Da tempo sostengo che nelle categorie giovanili, piccoli atleti che hanno una età compresa fra i 7 ed i 12 anni, l’agonismo abbia assunto proporzioni esasperate. L’ho scritto più volte in questo blog e alcuni giornali locali hanno anche riportato queste mie affermazioni.
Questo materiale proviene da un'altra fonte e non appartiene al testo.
===== config.mk =====
export PLATFORM = sky130hd
export DESIGN_NAME = onchip_s2_arbiter
export DESIGN_NICKNAME = d
export VERILOG_FILES = /design/src/rtl/onchip_s2_pkg.sv /design/src/rtl/onchip_s2_arbiter_rr.sv /design/src/rtl/onchip_s2_arbiter.sv
export SDC_FILE = /design/constraint.sdc
export NUM_CORES = 1
export LEC_CHECK = 0
export CORE_AREA = 2 2 128 130
export DETAILED_ROUTE_END_ITERATION = 10
export DIE_AREA = 0 0 130 132
export PLACE_DENSITY = 0.66
export SYNTH_ARGS = -nofsm -noshare
export SYNTH_HDL_FRONTEND = slang
export SYNTH_HIERARCHICAL = 1
export SYNTH_SLANG_ARGS = --single-unit

===== constraint.sdc =====
create_clock -name clk -period 5.4 [get_ports clk]
set_input_delay 1.08 -clock clk [delete_from_list [all_inputs] [get_ports clk]]
set_output_delay 1.08 -clock clk [all_outputs]
set_load 0.05 [all_outputs]

===== src/rtl/onchip_s2_pkg.sv =====
// Shared constants, index-width helper and tag-stage type for the s2 arbiter.
package onchip_s2_pkg;

  localparam int unsigned MAX_REQ   = 8;
  localparam int unsigned MAX_IDX_W = 3;

  // Index width for n requesters, never less than 1 bit.
  function automatic int unsigned clog2_req(input int unsigned n);
    int unsigned w;
    w = 1;
    while ((32'd1 << w) < n) w = w + 1;
    return w;
  endfunction

  typedef struct packed {
    logic                 valid;
    logic [MAX_IDX_W-1:0] idx;
  } tag_t;

endpackage


===== src/rtl/onchip_s2_arbiter_rr.sv =====
// Combinational round-robin arbiter: rotate requests so the search starts
// just after ptr, pick the lowest set bit, rotate the winner back.
module rr_arbiter
  import onchip_s2_pkg::*;
#(
  parameter  int unsigned NUM_REQ = 4,
  localparam int unsigned IDX_W   = clog2_req(NUM_REQ)
) (
  input  logic [NUM_REQ-1:0] req,
  input  logic [IDX_W-1:0]   ptr,
  output logic [NUM_REQ-1:0] grant,
  output logic [IDX_W-1:0]   grant_idx,
  output logic               any
);

  logic [IDX_W-1:0]     start;
  logic [2*NUM_REQ-1:0] dbl;
  logic [NUM_REQ-1:0]   rot;
  int unsigned          first;
  int unsigned          sum;

  // Rotate, priority-encode, rotate back.
  always_comb begin
    start = (ptr == IDX_W'(NUM_REQ - 1)) ? '0 : ptr + IDX_W'(1);
    dbl   = {req, req} >> start;
    rot   = dbl[NUM_REQ-1:0];
    any   = |rot;
    first = 0;
    for (int unsigned j = NUM_REQ; j > 0; j--) begin
      if (rot[j-1]) first = j - 1;
    end
    sum = int'(start) + first;
    if (sum >= NUM_REQ) sum = sum - NUM_REQ;
    grant     = NUM_REQ'(any) << sum;
    grant_idx = IDX_W'(sum);
  end

endmodule


===== src/rtl/onchip_s2_arbiter.sv =====
// Round-robin sharing of the on-chip memory s2 port among NUM_REQ requesters,
// with registered s2 commands and fixed-latency read-response routing.
module onchip_s2_arbiter
  import onchip_s2_pkg::*;
#(
  parameter  int unsigned NUM_REQ      = 4,
  parameter  int unsigned ADDR_W       = 13,
  parameter  int unsigned DATA_W       = 32,
  parameter  int unsigned READ_LATENCY = 1,
  localparam int unsigned BE_W         = DATA_W / 8,
  localparam int unsigned IDX_W        = clog2_req(NUM_REQ)
) (
  input  logic                      clk,
  input  logic                      reset,
  input  logic [NUM_REQ-1:0]        req_valid,
  input  logic [NUM_REQ-1:0]        req_write,
  input  logic [NUM_REQ*ADDR_W-1:0] req_addr,
  input  logic [NUM_REQ*DATA_W-1:0] req_wdata,
  input  logic [NUM_REQ*BE_W-1:0]   req_be,
  output logic [NUM_REQ-1:0]        req_ack,
  output logic [NUM_REQ-1:0]        rsp_valid,
  output logic [DATA_W-1:0]         rsp_rdata,
  output logic [ADDR_W-1:0]         s2_address,
  output logic                      s2_chipselect,
  output logic                      s2_write,
  output logic [DATA_W-1:0]         s2_writedata,
  output logic [BE_W-1:0]           s2_byteenable,
  output logic                      s2_clken,
  input  logic [DATA_W-1:0]         s2_readdata
);

  logic [IDX_W-1:0]   rr_ptr;
  logic [NUM_REQ-1:0] grant;
  logic [IDX_W-1:0]   grant_idx;
  logic               grant_any;
  logic               granted;

  logic [ADDR_W-1:0]  sel_addr;
  logic [DATA_W-1:0]  sel_wdata;
  logic [BE_W-1:0]    sel_be;
  logic               sel_write;

  tag_t               cmd_tag;
  tag_t               tag_q [READ_LATENCY];

  rr_arbiter #(.NUM_REQ(NUM_REQ)) u_rr (
    .req       (req_valid),
    .ptr       (rr_ptr),
    .grant     (grant),
    .grant_idx (grant_idx),
    .any       (grant_any)
  );

  // Grants are suppressed while reset is asserted.
  always_comb begin
    req_ack = reset ? '0 : grant;
    granted = grant_any & ~reset;
  end

  // Select the granted requester's command fields.
  always_comb begin
    sel_addr  = '0;
    sel_wdata = '0;
    sel_be    = '0;
    sel_write = 1'b0;
    for (int unsigned i = 0; i < NUM_REQ; i++) begin
      if (grant_idx == IDX_W'(i)) begin
        sel_addr  = req_addr[i*ADDR_W +: ADDR_W];
        sel_wdata = req_wdata[i*DATA_W +: DATA_W];
        sel_be    = req_be[i*BE_W +: BE_W];
        sel_write = req_write[i];
      end
    end
  end

  // Round-robin pointer follows the last grant.
  always_ff @(posedge clk or posedge reset) begin
    if (reset) begin
      rr_ptr <= IDX_W'(NUM_REQ - 1);
    end else if (granted) begin
      rr_ptr <= grant_idx;
    end
  end

  // s2 command registers; cmd_tag tracks the read on the bus this cycle so
  // the tag pipeline below lines up with the memory's own readdata latency.
  always_ff @(posedge clk or posedge reset) begin
    if (reset) begin
      s2_address    <= '0;
      s2_chipselect <= 1'b0;
      s2_write      <= 1'b0;
      s2_writedata  <= '0;
      s2_byteenable <= '0;
      cmd_tag       <= '0;
    end else if (granted) begin
      s2_address    <= sel_addr;
      s2_chipselect <= 1'b1;
      s2_write      <= sel_write;
      s2_writedata  <= sel_wdata;
      s2_byteenable <= sel_be;
      cmd_tag.valid <= ~sel_write;
      cmd_tag.idx   <= MAX_IDX_W'(grant_idx);
    end else begin
      s2_chipselect <= 1'b0;
      s2_write      <= 1'b0;
      cmd_tag.valid <= 1'b0;
    end
  end

  // Read tag pipeline, READ_LATENCY stages after the command cycle.
  always_ff @(posedge clk or posedge reset) begin
    if (reset) begin
      for (int unsigned s = 0; s < READ_LATENCY; s++) tag_q[s] <= '0;
    end else begin
      tag_q[0] <= cmd_tag;
      for (int unsigned s = 1; s < READ_LATENCY; s++) tag_q[s] <= tag_q[s-1];
    end
  end

  // Route the response to its originating requester.
  always_comb begin
    rsp_valid = '0;
    for (int unsigned i = 0; i < NUM_REQ; i++) begin
      rsp_valid[i] = tag_q[READ_LATENCY-1].valid &&
                     (tag_q[READ_LATENCY-1].idx == MAX_IDX_W'(i));
    end
    rsp_rdata = s2_readdata;
    s2_clken  = 1'b1;
  end

endmodule

==> results.md <==
- # rows: 46
- Core Box Area: 15710 µm²
- Setup TNS: 0 ns
- Hold endpoint: tag_q[3]
- Final period util: 0.9553
- Grt met1 use: 0.1591
- Count of different cell masters after synthesis: 35
- Launch point of the worst hold path: cmd_tag[3]
- Peak supply drop: 0.9343 mV
- Worst-skew pair later-pin latency: 0.32 ns
- CTS Hold Buffers Added: 0
- Detailed-route DRC error count: 0
- CP Launch Type: input pin
- Internal reg-to-reg setup slack: 2.10 ns
- CTS H-tree lvls: 3
- Final hold viol count: 0
- GR Util met3: 0.05722
- R2R depth: 8
- WP buf/inv: 3
- Post-CTS setup buffer count: 0
- Antenna-violating nets left: 0
- Tot GR Track Use: 0.1491
- Share of cells above drive strength 1: 0.2601
- Final core utilization: 0.4429
- FILL cells: 1439
- Initial antenna violation count: 3
- Slew Limit Fails: 0
- Power Density: between 700 and 800 nW/µm²
- Crit path max-delay family: buffers and inverters
- Hold Path Depth: 0
- Highest achievable clock rate: 193.8 MHz
- Max-cap violations: 0
- Syn Nets: 501
- CTS tree: built
- Nets: 732
- Clock transition at path regs: roughly 0.050 ns
- Clock Skew: 0.004073 ns
- Post-synthesis cell area: 4130 µm²
- Synth cell count leaders: dfrtp_1 (57), mux4_2 (48), mux2_4 (47)
- Iteration-0 DRC Markers: between 90 and 100
- RSZ-0062 raised after global routing: no
- Critical path's most frequent cell: nor2b_1
- Crit-path max FO: 7
- Worst-Margin Slew: 0.7549 ns
- Reg2reg end: s2_writedata[8]
- Yosys top cell by area: dfrtp_1
- Vias after detailed routing: 3263
- Hold WC Path Type: flip-flop to flip-flop
- Routed wire per std cell: ~18 µm
- Die height: 132 µm
- GR peak layer: met2
- Crit end category: primary output
- Maximum root-to-sink buffer count: 2
- Final Critical Period: 5.159 ns
- R2r startpoint: rr_ptr[0]
- Top-area cell type share of the netlist area: 0.3453
- Synth async-reset ratio: 1.000
- Die Wd: 130 µm
- Req. time, crit path: 4.32 ns
- Antenna diode count: 0
- Drt pass-1 iters: 4
- Clock root cell: clkbuf_16
- Stages on the worst setup path: 11
- Synth warn: 6
- Worst path max stage delay: a little over 0.8 ns
- Synthesized area per cell: 15.82 µm²
- Rel. slew slack: 0.4967
- Global-route met2 utilization: 0.2656
- Total grt overflow: 0
- Initial Util: 0.2629
- Detailed Place HPWL: 10.00 mm
- Post-CTS sizing: 0
- CTS Buf Count: 9
- Die area: 17160 µm²
- Critical setup path kind: input pin to primary output
- Critical-path cell list: clkdlybuf4s50_1 -> nor2b_1 -> a21oi_1 -> o2bb2ai_1 -> o21a_1 -> ha_4 -> inv_1 -> o32ai_1 -> nor2b_1 -> nor2b_1 -> clkdlybuf4s50_1
- First-pass GRT wire length: 19.72 mm
- Clk sinks: 59
- Synthesis-to-layout area growth: 68.49%
- Seq/Total Area, Yosys: 0.3581
- CP max stage cell: clkdlybuf4s50_1
- Vias per cell: 4.583
- Synthesized flop and latch total: 59
- DRT Wirelength: about 13 mm
- GP Congestion: 0.7315
- Worst EP arrival: 4.08 ns
- Most numerous cell in the Yosys netlist: dfrtp_1
- Synth area leaders: dfrtp_1 (35%), mux4_2 (26%), mux2_4 (17%), buf_4 (6.9%), buf_12 (2.4%)
- Number of top-level pins: 330
- Port Buffers: roughly 260
- Largest net degree at the start of global routing: 60
- EDFF count, synth: 0
- Setup-failing EPs final: 0
- Status: completed
- Vias in the first global route: 3679
- Most used DFF post-synth: dfrtp_1
- Leakage power: 0.002759 µW
- Post-Synthesis Cells: approximately 260
-- metrics by stage --
| step | power [µW] | worst slack [ns] | area [µm²] | hold slack [ns] | cells |
|---|---|---|---|---|---|
| 2_1_floorplan | 4191 | 1.401 | 4130 | 0.3312 | 261 |
| 3_3_place_gp | 4878 | 0.5073 | 6679 | 0.3362 | 697 |
| 3_5_place_dp | 4940 | 0.3853 | 6679 | 0.3403 | 697 |
| 4_1_cts | 5508 | 0.3477 | 6959 | 0.3518 | 712 |
| 5_1_grt | 5759 | 0.1838 | 6959 | 0.3559 | 712 |
| 6_report | 5398 | 0.2413 | 6959 | 0.3493 | 712 |
-- logic make-up (layout without fill, tap and decap cells) --
kind of cell	Yosys count	in the layout	synth area share
multiplexers	103	103	0.4617
flip-flops	59	59	0.3581
buffers and inverters	54	289	0.1066
AND/OR/NAND/NOR	27	27	0.03787
AO/OA/AOI/OAI	13	13	0.02393
adder cells (fa/ha/maj)	3	3	0.008784
other	1	1	0.0009079
XOR/XNOR	1	1	0.002121
-- state kept, by name, indices dropped and copies added, names as in the netlist --
register / cells
s2_byteenable: 4
s2_address: 13
s2_writedata: 32
s2_chipselect: 1
rr_ptr: 2
s2_write: 1
cmd_tag: 3
tag_q: 3
-- area by class of cell --
class,count,area [µm²],area share
clock buffers,13,270.3,0.03883
clock inverters,2,10.01,0.001438
inverters,4,16.27,0.002337
multi-input cells,148,2231,0.3206
flip-flops and latches,59,1479,0.2125
well taps,216,270.3,0.03883
repair buffers,270,2683,0.3855
-- layout by cell type, fill, tap and decap left out, types with 2 or more instances in the layout --
cell type / synthesis / layout
a21oi_1: 2 / 2
and2_1: 3 / 3
buf_4: 38 / 8
clkbuf_16: 0 / 9
clkbuf_8: 0 / 3
clkdlybuf4s50_1: 0 / 262
clkinv_2: 0 / 3
dfrtp_1: 57 / 57
dfstp_2: 2 / 2
inv_1: 3 / 2
mux2_2: 5 / 5
mux2_4: 47 / 47
mux4_1: 2 / 2
mux4_2: 48 / 48
nand2_1: 4 / 4
nand2b_1: 2 / 2
nor2_1: 3 / 3
nor2b_1: 8 / 8
nor3b_1: 3 / 3
o21a_1: 3 / 3
o31a_1: 2 / 2
o31ai_1: 2 / 2
o32ai_1: 2 / 2
-- per-layer routing --
metal | share of wire | routed length (µm)
met1 | 0.37 | 4691
met2 | 0.51 | 6564
met3 | 0.096 | 1232
met4 | 0.023 | 294
met5 | 0.0029 | 37
-- worst max path at each step --
| stage | start | endpoint |
|---|---|---|
| 2_1_floorplan | req_valid[0] | req_ack[2] |
| 3_3_place_gp | req_valid[3] | req_ack[2] |
| 3_5_place_dp | req_valid[3] | req_ack[2] |
| 4_1_cts | req_valid[3] | req_ack[2] |
| 5_1_grt | req_valid[3] | req_ack[2] |
| 6_report | req_valid[3] | req_ack[2] |
-- power by group --
group          switching, µW  internal (µW)  total [µW]
clock                    184            343         528
combinational           1950           2090        4050
sequential               128            696         824
Power figures use the tool's default switching activity.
Oggi, il Consiglio Federale della F.C.I., ratifica questa sensazione deliberando, fra le altre iniziative antidoping, quanto segue:
“A sostegno delle azioni mirate ad un cambio culturale, necessario soprattutto nella fascia dei praticanti giovanissimi, recependo le indicazioni scaturite dalla riunione intersettoriale (strada, pista, fuoristrada) e del Settore Studi e Formazione avvenuta a Montichiari, il Consiglio Federale ha espresso l’indirizzo che le nuove norme del Settore Giovanile privilegino il carattere ludico dell’attività, abbassando il tono della prestazione per indurre le Società e i genitori ad alleggerire la pressione sui bambini che si avviano alla pratica ciclistica. La bicicletta per i più giovani deve rappresentare uno strumento di crescita, di autonomia e, soprattutto, di divertimento e di gioco con i propri coetanei.”
Una delibera che avvia il ciclismo giovanile verso una strada nuova, quella dei valori sportivi che il ciclismo, per tanti anni, ha insegnato a chi lo praticava. Ora tocca alle Società ed ai genitori recepire il cambio culturale.
E dal punto di vista pratico come intenderanno attuare questa delibera?